Cancer therapeutic nanovaccines are ideal tools to inhibit tumor growth and provide the body with continuous protecting immune surveillance. However, the conventional subcutaneous (SC) vaccination normally induces limited anti-tumor immune responses with low therapeutic efficacy. Herein, we devised clay-based nanovaccines and directly delivered them to the spleen via intravenous (IV) injection to induce the stronger anti-tumor immunity with higher efficacy for tumor prevention and treatment. The clay, i.e., layered double hydroxide (LDH) was prepared as nanoadjuvant with the average size from 77 to 285 nm and co-loaded with the model antigen ovalbumin (OVA) and bioadjuvant CpG to form CpG/OVA-LDH (CO-LDH) nanovaccines. We found that CO-LDH-215 (the size of LDH was 215 nm) promoted dendritic cells to present the most antigen, and moreover showed the highest spleen enrichment (similar to 1.67% of CO-LDH-215 enriched in the spleen at 24 h post IV injection). The in vivo immunologic data showed that CO-LDH-215 induced the most potent anti-tumor immune responses and completely prevented the growth of E.G7-OVA tumor in the mouse model. Furthermore, IV injected CO-LDH-215 nanovaccine more effectively delayed tumor growth than that SC injected, largely due to the direct and quick delivery of more nanovaccines to the spleen.

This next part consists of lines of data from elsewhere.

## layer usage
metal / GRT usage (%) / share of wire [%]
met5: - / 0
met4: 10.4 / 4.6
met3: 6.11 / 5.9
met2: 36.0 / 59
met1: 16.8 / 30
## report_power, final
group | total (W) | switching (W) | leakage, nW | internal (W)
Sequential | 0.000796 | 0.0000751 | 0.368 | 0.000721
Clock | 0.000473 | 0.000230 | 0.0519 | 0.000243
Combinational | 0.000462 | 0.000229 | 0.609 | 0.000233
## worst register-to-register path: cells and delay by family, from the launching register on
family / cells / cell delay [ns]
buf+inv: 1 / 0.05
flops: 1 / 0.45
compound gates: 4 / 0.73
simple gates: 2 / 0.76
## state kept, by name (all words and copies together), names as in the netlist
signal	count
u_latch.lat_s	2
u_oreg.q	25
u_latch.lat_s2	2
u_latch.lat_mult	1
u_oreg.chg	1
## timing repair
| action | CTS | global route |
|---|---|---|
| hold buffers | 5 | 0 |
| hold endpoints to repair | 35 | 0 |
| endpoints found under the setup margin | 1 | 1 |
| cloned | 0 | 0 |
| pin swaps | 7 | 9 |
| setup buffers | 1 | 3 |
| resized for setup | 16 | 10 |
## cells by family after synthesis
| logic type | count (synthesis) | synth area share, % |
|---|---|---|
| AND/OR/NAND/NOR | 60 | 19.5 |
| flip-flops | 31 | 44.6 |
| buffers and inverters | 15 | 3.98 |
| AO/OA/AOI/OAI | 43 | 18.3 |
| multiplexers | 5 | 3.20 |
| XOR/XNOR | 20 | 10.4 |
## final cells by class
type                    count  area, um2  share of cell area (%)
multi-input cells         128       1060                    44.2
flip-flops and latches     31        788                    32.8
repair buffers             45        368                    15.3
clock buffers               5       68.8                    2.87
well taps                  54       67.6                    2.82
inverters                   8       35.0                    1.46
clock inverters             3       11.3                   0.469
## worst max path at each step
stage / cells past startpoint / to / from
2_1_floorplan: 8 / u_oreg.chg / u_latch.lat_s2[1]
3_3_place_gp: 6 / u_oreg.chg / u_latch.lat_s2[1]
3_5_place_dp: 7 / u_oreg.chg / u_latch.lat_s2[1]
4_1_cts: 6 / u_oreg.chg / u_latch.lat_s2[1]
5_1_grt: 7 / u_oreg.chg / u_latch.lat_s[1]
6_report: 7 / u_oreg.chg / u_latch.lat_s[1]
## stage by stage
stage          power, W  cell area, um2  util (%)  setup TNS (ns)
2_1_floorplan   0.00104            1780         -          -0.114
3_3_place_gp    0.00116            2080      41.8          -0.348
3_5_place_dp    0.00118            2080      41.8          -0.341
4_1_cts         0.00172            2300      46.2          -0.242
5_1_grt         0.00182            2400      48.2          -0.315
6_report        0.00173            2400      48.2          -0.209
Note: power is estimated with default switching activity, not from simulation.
### src/rtl/stamp_pkg.sv
`timescale 1ns/1ps
package stamp_pkg;
    localparam int CODE_W = 4;
    localparam int FACT_W = 10;

    typedef logic [CODE_W-1:0] code_t;
    typedef logic [FACT_W-1:0] fact_t;

    // Prescaler code to divide factor; 0 means no counting.
    function automatic fact_t code_to_factor(code_t c);
        int   ci;
        fact_t f;
        ci = int'(c);
        f  = '0;
        if (ci >= 1 && ci <= 3)
            f = fact_t'(1 << (ci - 1));
        else if (ci >= 4 && ci <= 7)
            f = fact_t'(2 * (ci - 1));
        else if (ci >= 8 && ci <= 13)
            f = fact_t'(16 << (ci - 8));
        return f;
    endfunction
endpackage

### src/rtl/stamp_guard.sv
`timescale 1ns/1ps
module stamp_guard
    import stamp_pkg::*;
#(
    parameter int WORD_W = 16
) (
    input  logic              clk,
    input  logic              rst_n,
    input  logic              wr,
    input  logic [WORD_W-1:0] wdata,
    output code_t             code,
    output logic              reload
);
    typedef struct packed {
        code_t code;
    } guard_st_t;

    guard_st_t s_d, s_q;
    code_t     new_code;
    logic      accept_d;
    logic      unused_hi;

    assign new_code  = wdata[CODE_W-1:0];
    assign unused_hi = ^wdata[WORD_W-1:CODE_W];

    always_comb begin
        s_d      = s_q;
        accept_d = wr && ((s_q.code == '0) || (new_code == '0));
        if (accept_d)
            s_d.code = new_code;
    end

    always_ff @(posedge clk) begin
        if (!rst_n)
            s_q <= '0;
        else
            s_q <= s_d;
    end

    assign code   = s_q.code;
    assign reload = accept_d;


    guard_hold_chk: assert property (@(posedge clk) disable iff (!rst_n)
        (s_q.code != '0 && wr && wdata[CODE_W-1:0] != '0) |=> $stable(s_q.code));


    guard_open_chk: assert property (@(posedge clk) disable iff (!rst_n)
        (s_q.code == '0 && wr) |=> (s_q.code == $past(wdata[CODE_W-1:0])));
endmodule

### src/rtl/stamp_presc.sv
`timescale 1ns/1ps
module stamp_presc
    import stamp_pkg::*;
(
    input  logic  clk,
    input  logic  rst_n,
    input  code_t code,
    input  logic  reload,
    output logic  tick
);
    typedef struct packed {
        fact_t div;
    } presc_st_t;

    presc_st_t s_d, s_q;
    fact_t     factor;
    logic      active;
    logic      hit;

    always_comb begin
        factor = code_to_factor(code);
        active = (factor != '0);
        hit    = active && (s_q.div == factor - fact_t'(1));
        s_d    = s_q;
        if (reload || !active || hit)
            s_d.div = '0;
        else
            s_d.div = s_q.div + fact_t'(1);
    end

    always_ff @(posedge clk) begin
        if (!rst_n)
            s_q <= '0;
        else
            s_q <= s_d;
    end

    assign tick = hit;


    tick_gap_chk: assert property (@(posedge clk) disable iff (!rst_n)
        (tick && !reload && factor > fact_t'(1)) |=> !tick);


    restart_chk: assert property (@(posedge clk) disable iff (!rst_n)
        (reload && factor != fact_t'(1)) |=> !tick || (factor == fact_t'(1)));
endmodule

### src/rtl/stamp_count.sv
`timescale 1ns/1ps
module stamp_count #(
    parameter int CNT_W = 16
) (
    input  logic             clk,
    input  logic             rst_n,
    input  logic             inc,
    input  logic             wr_a,
    input  logic [CNT_W-1:0] wd_a,
    input  logic             wr_b,
    input  logic [CNT_W-1:0] wd_b,
    output logic [CNT_W-1:0] cnt
);
    typedef struct packed {
        logic [CNT_W-1:0] cnt;
    } cnt_st_t;

    cnt_st_t s_d, s_q;

    always_comb begin
        s_d = s_q;
        if (wr_a)
            s_d.cnt = wd_a;
        else if (wr_b)
            s_d.cnt = wd_b;
        else if (inc)
            s_d.cnt = s_q.cnt + CNT_W'(1);
    end

    always_ff @(posedge clk) begin
        if (!rst_n)
            s_q <= '0;
        else
            s_q <= s_d;
    end

    assign cnt = s_q.cnt;


    port_a_wins_chk: assert property (@(posedge clk) disable iff (!rst_n)
        wr_a |=> (s_q.cnt == $past(wd_a)));


    port_b_load_chk: assert property (@(posedge clk) disable iff (!rst_n)
        (wr_b && !wr_a) |=> (s_q.cnt == $past(wd_b)));


    wrap_chk: assert property (@(posedge clk) disable iff (!rst_n)
        (s_q.cnt == '1 && inc && !wr_a && !wr_b) |=> (s_q.cnt == '0));


    hold_chk: assert property (@(posedge clk) disable iff (!rst_n)
        (!inc && !wr_a && !wr_b) |=> $stable(s_q.cnt));
endmodule
`src/rtl/ulfec_pkg.sv`:
```
package ulfec_pkg;

    localparam int          FRAME_W   = 128;
    localparam int          HDR_W     = 2;
    localparam int          CTRL_W    = 2;
    localparam logic [1:0]  HDR_VALUE = 2'b10;

    localparam int          WIDE_DATA_W = 112;
    localparam int          WIDE_SYM_W  = 5;
    localparam logic [4:0]  WIDE_RED    = 5'h05;   // x^5+x^2+1, low terms

    localparam int          ILV_DATA_W  = 96;
    localparam int          ILV_SYM_W   = 4;
    localparam int          ILV_LANES   = 3;
    localparam logic [4:0]  ILV_RED     = 5'h03;   // x^4+x+1, low terms

    typedef enum logic {
        SCHEME_WIDE = 1'b0,
        SCHEME_ILV  = 1'b1
    } scheme_e;

    typedef enum logic {
        ST_IDLE = 1'b0,
        ST_LIVE = 1'b1
    } enc_state_e;

    // Multiply in GF(2^w), w of 4 or 5, reduction terms given in red.
    function automatic logic [4:0] gf_mul(input logic [4:0] a, input logic [4:0] b,
                                          input int w, input logic [4:0] red);
        logic [4:0] acc;
        logic [4:0] x;
        logic [4:0] mask;
        logic       carry;
        acc  = '0;
        x    = a;
        mask = (w == 5) ? 5'h1f : 5'h0f;
        for (int i = 0; i < 5; i++) begin
            if (i < w && b[i]) acc = acc ^ x;
            carry = (w == 5) ? x[4] : x[3];
            x     = (x << 1) & mask;
            if (carry) x = x ^ red;
        end
        return acc & mask;
    endfunction

endpackage

```
`src/rtl/ulfec_rs_parity2.sv`:
```
module ulfec_rs_parity2 #(
    parameter int         SYM_W = 5,
    parameter int         N_SYM = 24,
    parameter logic [4:0] RED   = 5'h05
) (
    input  logic [N_SYM*SYM_W-1:0] msg,
    output logic [2*SYM_W-1:0]     parity
);
    import ulfec_pkg::*;

    // generator (x+a)(x+a^2): coefficients a+a^2 = 6 and a^3 = 8
    localparam logic [4:0] GEN_1 = 5'd6;
    localparam logic [4:0] GEN_0 = 5'd8;

    logic [4:0] reg_hi;
    logic [4:0] reg_lo;

    always_comb begin
        logic [4:0] sym;
        logic [4:0] fb;
        reg_hi = '0;
        reg_lo = '0;
        for (int k = 0; k < N_SYM; k++) begin
            sym = '0;
            sym[SYM_W-1:0] = msg[(N_SYM-1-k)*SYM_W +: SYM_W];
            fb     = sym ^ reg_hi;
            reg_hi = reg_lo ^ gf_mul(fb, GEN_1, SYM_W, RED);
            reg_lo = gf_mul(fb, GEN_0, SYM_W, RED);
        end
    end

    assign parity = {reg_hi[SYM_W-1:0], reg_lo[SYM_W-1:0]};

endmodule

```
`src/rtl/ulfec_wide_code.sv`:
```
module ulfec_wide_code #(
    parameter int PAY_W = 116
) (
    input  logic [PAY_W-1:0]                 payload,
    output logic [2*ulfec_pkg::WIDE_SYM_W-1:0] parity
);
    import ulfec_pkg::*;

    localparam int N_SYM = (PAY_W + WIDE_SYM_W - 1) / WIDE_SYM_W;
    localparam int PAD_W = N_SYM * WIDE_SYM_W - PAY_W;

    logic [N_SYM*WIDE_SYM_W-1:0] msg;

    generate
        if (PAD_W > 0) begin : g_pad
            assign msg = {{PAD_W{1'b0}}, payload};
        end else begin : g_nopad
            assign msg = payload;
        end
    endgenerate

    ulfec_rs_parity2 #(
        .SYM_W (WIDE_SYM_W),
        .N_SYM (N_SYM),
        .RED   (WIDE_RED)
    ) u_rs (
        .msg    (msg),
        .parity (parity)
    );

endmodule

```
`src/rtl/ulfec_ilv_code.sv`:
```
module ulfec_ilv_code #(
    parameter int PAY_W = 100
) (
    input  logic [PAY_W-1:0]                                      payload,
    output logic [2*ulfec_pkg::ILV_LANES*ulfec_pkg::ILV_SYM_W-1:0] parity
);
    import ulfec_pkg::*;

    localparam int TOTAL     = PAY_W / ILV_SYM_W;
    localparam int LANE_SYMS = (TOTAL + ILV_LANES - 1) / ILV_LANES;

    generate
        for (genvar j = 0; j < ILV_LANES; j++) begin : g_lane
            localparam int CNT = (TOTAL - j + ILV_LANES - 1) / ILV_LANES;
            localparam int PAD = LANE_SYMS - CNT;

            logic [LANE_SYMS*ILV_SYM_W-1:0] lane_msg;
            logic [2*ILV_SYM_W-1:0]         lane_par;

            // nibbles k = j, j+3, ... in order; leading zero symbols pad short lanes
            always_comb begin
                lane_msg = '0;
                for (int i = PAD; i < LANE_SYMS; i++) begin
                    lane_msg[(LANE_SYMS-1-i)*ILV_SYM_W +: ILV_SYM_W] =
                        payload[(TOTAL-1-((i-PAD)*ILV_LANES+j))*ILV_SYM_W +: ILV_SYM_W];
                end
            end

            ulfec_rs_parity2 #(
                .SYM_W (ILV_SYM_W),
                .N_SYM (LANE_SYMS),
                .RED   (ILV_RED)
            ) u_rs (
                .msg    (lane_msg),
                .parity (lane_par)
            );

            assign parity[(2*ILV_LANES-1-j)*ILV_SYM_W +: ILV_SYM_W] = lane_par[2*ILV_SYM_W-1 -: ILV_SYM_W];
            assign parity[(ILV_LANES-1-j)*ILV_SYM_W   +: ILV_SYM_W] = lane_par[ILV_SYM_W-1:0];
        end
    endgenerate

endmodule

```
`src/rtl/ulframe_encoder.sv`:
```
module ulframe_encoder (
    input  logic         clk,
    input  logic         rst_n,
    input  logic         fec_mode,
    input  logic [111:0] data_in,
    input  logic [1:0]   ic_bits,
    input  logic [1:0]   ec_bits,
    input  logic         in_valid,
    output logic [127:0] frame_out,
    output logic         frame_valid
);
    import ulfec_pkg::*;

    localparam int WIDE_PAY_W = 2*CTRL_W + WIDE_DATA_W;
    localparam int ILV_PAY_W  = 2*CTRL_W + ILV_DATA_W;
    localparam int WIDE_PAR_W = 2*WIDE_SYM_W;
    localparam int ILV_PAR_W  = 2*ILV_LANES*ILV_SYM_W;
    localparam int SPARE_W    = FRAME_W - HDR_W - ILV_PAY_W - ILV_PAR_W;

    scheme_e    scheme;
    enc_state_e state_q, state_d;

    logic [2*CTRL_W-1:0]  ctrl_f;
    logic [WIDE_PAR_W-1:0] wide_par;
    logic [ILV_PAR_W-1:0]  ilv_par;
    logic [FRAME_W-1:0]   frame_d, frame_q;

    assign scheme = scheme_e'(fec_mode);
    assign ctrl_f = {ic_bits, ec_bits};

    ulfec_wide_code #(.PAY_W(WIDE_PAY_W)) u_wide (
        .payload ({ctrl_f, data_in[WIDE_DATA_W-1:0]}),
        .parity  (wide_par)
    );

    ulfec_ilv_code #(.PAY_W(ILV_PAY_W)) u_ilv (
        .payload ({ctrl_f, data_in[ILV_DATA_W-1:0]}),
        .parity  (ilv_par)
    );

    always_comb begin
        unique case (scheme)
            SCHEME_WIDE: frame_d = {HDR_VALUE, ctrl_f, data_in[WIDE_DATA_W-1:0], wide_par};
            SCHEME_ILV:  frame_d = {HDR_VALUE, ctrl_f, data_in[ILV_DATA_W-1:0],
                                    {SPARE_W{1'b0}}, ilv_par};
        endcase
    end

    // next-state logic
    always_comb begin
        unique case (state_q)
            ST_IDLE: state_d = in_valid ? ST_LIVE : ST_IDLE;
            ST_LIVE: state_d = in_valid ? ST_LIVE : ST_IDLE;
        endcase
    end

    // state register and frame register
    always_ff @(posedge clk or negedge rst_n) begin
        if (!rst_n) begin
            state_q <= ST_IDLE;
            frame_q <= '0;
        end else begin
            state_q <= state_d;
            if (in_valid) frame_q <= frame_d;
        end
    end

    // outputs
    always_comb begin
        frame_out = frame_q;
        unique case (state_q)
            ST_IDLE: frame_valid = 1'b0;
            ST_LIVE: frame_valid = 1'b1;
        endcase
    end

    p_header_r1: assert property (@(posedge clk) disable iff (!rst_n)
        frame_valid |-> frame_out[127:126] == 2'b10);

    p_ctrl_latency_r7: assert property (@(posedge clk) disable iff (!rst_n)
        in_valid |=> frame_valid && frame_out[125:122] == $past({ic_bits, ec_bits}));

    p_hold_r8: assert property (@(posedge clk) disable iff (!rst_n)
        !in_valid |=> $stable(frame_out) && !frame_valid);

    p_wide_data_r3: assert property (@(posedge clk) disable iff (!rst_n)
        (in_valid && !fec_mode) |=> frame_out[121:10] == $past(data_in));

    p_ilv_spare_r5: assert property (@(posedge clk) disable iff (!rst_n)
        (in_valid && fec_mode) |=> frame_out[25:24] == 2'b00 &&
                                   frame_out[121:26] == $past(data_in[95:0]));

endmodule

```
<file path="src/rtl/seg_xlate_pkg.sv">
package seg_xlate_pkg;

    typedef enum logic [1:0] {
        FLT_OK    = 2'b00,
        FLT_NP    = 2'b01,
        FLT_PRIV  = 2'b10,
        FLT_RANGE = 2'b11
    } fault_e;

    typedef enum logic [1:0] {
        ST_BOOT = 2'b00,
        ST_IDLE = 2'b01,
        ST_RESP = 2'b10
    } xl_state_e;

endpackage

</file>
<file path="src/rtl/seg_desc_table.sv">
module seg_desc_table #(
    parameter int DEPTH  = 16,
    parameter int BASE_W = 24,
    parameter int PL_W   = 2,
    localparam int TIDX_W = (DEPTH > 1) ? $clog2(DEPTH) : 1
) (
    input  logic              clk,
    input  logic              rst_n,
    input  logic              wr_en,
    input  logic [TIDX_W-1:0] host_idx,
    input  logic [BASE_W-1:0] wr_base,
    input  logic [PL_W-1:0]   wr_pl,
    input  logic              wr_present,
    input  logic              clr_en,
    input  logic              set_en,
    input  logic [TIDX_W-1:0] set_idx,
    input  logic [TIDX_W-1:0] lk_idx,
    output logic [BASE_W-1:0] lk_base,
    output logic [PL_W-1:0]   lk_pl,
    output logic              lk_present,
    output logic              host_acc
);

    logic [BASE_W-1:0] base_q [DEPTH];
    logic [PL_W-1:0]   pl_q   [DEPTH];
    logic [DEPTH-1:0]  pres_q;
    logic [DEPTH-1:0]  acc_q;

    // Per-entry storage; host write beats clear, clear beats set.
    for (genvar e = 0; e < DEPTH; e++) begin : g_ent
        logic hit_host;
        logic hit_set;
        assign hit_host = (host_idx == TIDX_W'(e));
        assign hit_set  = (set_idx == TIDX_W'(e));

        always_ff @(posedge clk or negedge rst_n) begin
            if (!rst_n) begin
                base_q[e] <= '0;
                pl_q[e]   <= '0;
                pres_q[e] <= 1'b0;
                acc_q[e]  <= 1'b0;
            end else begin
                if (wr_en && hit_host) begin
                    base_q[e] <= wr_base;
                    pl_q[e]   <= wr_pl;
                    pres_q[e] <= wr_present;
                    acc_q[e]  <= 1'b0;
                end else if (clr_en && hit_host) begin
                    acc_q[e]  <= 1'b0;
                end else if (set_en && hit_set) begin
                    acc_q[e]  <= 1'b1;
                end
            end
        end
    end

    always_comb begin
        lk_base    = '0;
        lk_pl      = '0;
        lk_present = 1'b0;
        host_acc   = 1'b0;
        for (int e = 0; e < DEPTH; e++) begin
            if (lk_idx == TIDX_W'(e)) begin
                lk_base    = base_q[e];
                lk_pl      = pl_q[e];
                lk_present = pres_q[e];
            end
            if (host_idx == TIDX_W'(e)) begin
                host_acc = acc_q[e];
            end
        end
    end

endmodule

</file>
<file path="src/rtl/seg_xlate_check.sv">
module seg_xlate_check
    import seg_xlate_pkg::*;
#(
    parameter int DEPTH  = 16,
    parameter int IDX_W  = 14,
    parameter int PL_W   = 2,
    parameter int OFS_W  = 16,
    parameter int BASE_W = 24
) (
    input  logic [IDX_W-1:0]  sel_idx,
    input  logic [PL_W-1:0]   sel_pl,
    input  logic [OFS_W-1:0]  ofs,
    input  logic [BASE_W-1:0] desc_base,
    input  logic [PL_W-1:0]   desc_pl,
    input  logic              desc_present,
    output fault_e            fault,
    output logic [BASE_W-1:0] paddr
);

    logic in_range;
    logic [BASE_W-1:0] sum;

    assign in_range = (32'(sel_idx) < 32'(DEPTH));
    assign sum      = desc_base + BASE_W'(ofs);

    // Priority: range, then presence, then privilege.
    always_comb begin
        fault = FLT_OK;
        paddr = '0;
        if (!in_range) begin
            fault = FLT_RANGE;
        end else if (!desc_present) begin
            fault = FLT_NP;
        end else if (sel_pl > desc_pl) begin
            fault = FLT_PRIV;
        end else begin
            paddr = sum;
        end
    end

endmodule

</file>
<file path="src/rtl/seg_xlate_fsm.sv">
module seg_xlate_fsm
    import seg_xlate_pkg::*;
#(
    parameter int BASE_W = 24
) (
    input  logic              clk,
    input  logic              rst_n,
    input  logic              req_valid,
    input  fault_e            chk_fault,
    input  logic [BASE_W-1:0] chk_paddr,
    output logic              req_ready,
    output logic              accept,
    output logic              rsp_valid,
    output fault_e            rsp_fault,
    output logic [BASE_W-1:0] rsp_paddr,
    output logic              np_irq,
    output logic              prot_irq
);

    xl_state_e         state_q;
    xl_state_e         state_d;
    fault_e            fault_q;
    logic [BASE_W-1:0] paddr_q;

    // State register.
    always_ff @(posedge clk or negedge rst_n) begin
        if (!rst_n) begin
            state_q <= ST_BOOT;
        end else begin
            state_q <= state_d;
        end
    end

    // Response payload, captured at acceptance.
    always_ff @(posedge clk or negedge rst_n) begin
        if (!rst_n) begin
            fault_q <= FLT_OK;
            paddr_q <= '0;
        end else if (accept) begin
            fault_q <= chk_fault;
            paddr_q <= chk_paddr;
        end
    end

    assign accept = req_valid && req_ready;

    // Outputs and next state.
    always_comb begin
        state_d   = state_q;
        req_ready = 1'b0;
        rsp_valid = 1'b0;
        rsp_fault = FLT_OK;
        rsp_paddr = '0;
        np_irq    = 1'b0;
        prot_irq  = 1'b0;
        unique case (state_q)
            ST_BOOT: begin
                state_d = ST_IDLE;
            end
            ST_IDLE: begin
                req_ready = 1'b1;
                if (req_valid) state_d = ST_RESP;
            end
            ST_RESP: begin
                req_ready = 1'b1;
                rsp_valid = 1'b1;
                rsp_fault = fault_q;
                rsp_paddr = paddr_q;
                np_irq    = (fault_q == FLT_NP);
                prot_irq  = (fault_q == FLT_PRIV);
                state_d   = req_valid ? ST_RESP : ST_IDLE;
            end
            default: begin
                state_d = ST_BOOT;
            end
        endcase
    end

endmodule

</file>
<file path="src/rtl/seg_xlate_top.sv">
module seg_xlate_top
    import seg_xlate_pkg::*;
#(
    parameter int TBL_DEPTH = 16,
    parameter int SEL_W     = 16,
    parameter int PL_W      = 2,
    parameter int OFS_W     = 16,
    parameter int BASE_W    = 24,
    localparam int IDX_W  = SEL_W - PL_W,
    localparam int TIDX_W = (TBL_DEPTH > 1) ? $clog2(TBL_DEPTH) : 1
) (
    input  logic              clk,
    input  logic              rst_n,
    input  logic              req_valid,
    output logic              req_ready,
    input  logic [SEL_W-1:0]  req_sel,
    input  logic [OFS_W-1:0]  req_ofs,
    output logic              rsp_valid,
    output logic [BASE_W-1:0] rsp_paddr,
    output logic [1:0]        rsp_fault,
    output logic              np_irq,
    output logic              prot_irq,
    input  logic              host_wr_en,
    input  logic [TIDX_W-1:0] host_idx,
    input  logic [BASE_W-1:0] host_base,
    input  logic [PL_W-1:0]   host_pl,
    input  logic              host_present,
    input  logic              host_acc_clr,
    output logic              host_acc_q
);

    logic [IDX_W-1:0]  sel_idx;
    logic [PL_W-1:0]   sel_pl;
    logic [TIDX_W-1:0] lk_idx;
    logic [BASE_W-1:0] lk_base;
    logic [PL_W-1:0]   lk_pl;
    logic              lk_present;
    fault_e            chk_fault;
    logic [BASE_W-1:0] chk_paddr;
    logic              accept;
    fault_e            rsp_fault_e;

    assign sel_idx   = req_sel[SEL_W-1:PL_W];
    assign sel_pl    = req_sel[PL_W-1:0];
    assign lk_idx    = sel_idx[TIDX_W-1:0];
    assign rsp_fault = rsp_fault_e;

    seg_desc_table #(
        .DEPTH (TBL_DEPTH),
        .BASE_W(BASE_W),
        .PL_W  (PL_W)
    ) table_i (
        .clk       (clk),
        .rst_n     (rst_n),
        .wr_en     (host_wr_en),
        .host_idx  (host_idx),
        .wr_base   (host_base),
        .wr_pl     (host_pl),
        .wr_present(host_present),
        .clr_en    (host_acc_clr),
        .set_en    (accept && (chk_fault == FLT_OK)),
        .set_idx   (lk_idx),
        .lk_idx    (lk_idx),
        .lk_base   (lk_base),
        .lk_pl     (lk_pl),
        .lk_present(lk_present),
        .host_acc  (host_acc_q)
    );

    seg_xlate_check #(
        .DEPTH (TBL_DEPTH),
        .IDX_W (IDX_W),
        .PL_W  (PL_W),
        .OFS_W (OFS_W),
        .BASE_W(BASE_W)
    ) check_i (
        .sel_idx     (sel_idx),
        .sel_pl      (sel_pl),
        .ofs         (req_ofs),
        .desc_base   (lk_base),
        .desc_pl     (lk_pl),
        .desc_present(lk_present),
        .fault       (chk_fault),
        .paddr       (chk_paddr)
    );

    seg_xlate_fsm #(
        .BASE_W(BASE_W)
    ) fsm_i (
        .clk      (clk),
        .rst_n    (rst_n),
        .req_valid(req_valid),
        .chk_fault(chk_fault),
        .chk_paddr(chk_paddr),
        .req_ready(req_ready),
        .accept   (accept),
        .rsp_valid(rsp_valid),
        .rsp_fault(rsp_fault_e),
        .rsp_paddr(rsp_paddr),
        .np_irq   (np_irq),
        .prot_irq (prot_irq)
    );

endmodule

</file>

This study demonstrates that the therapeutic efficacy of nanovaccines can be greatly enhanced by targeted delivery of nanovaccines to the spleen via the proper vaccination route.

Automated summary

The study demonstrates that targeted delivery of CO-LDH-215 nanovaccines to the spleen significantly enhances the therapeutic efficacy of nanovaccines and induces stronger anti-tumor immune responses. This nanovaccine effectively delays tumor growth and completely prevents the development of E.G7-OVA tumors in a mouse model.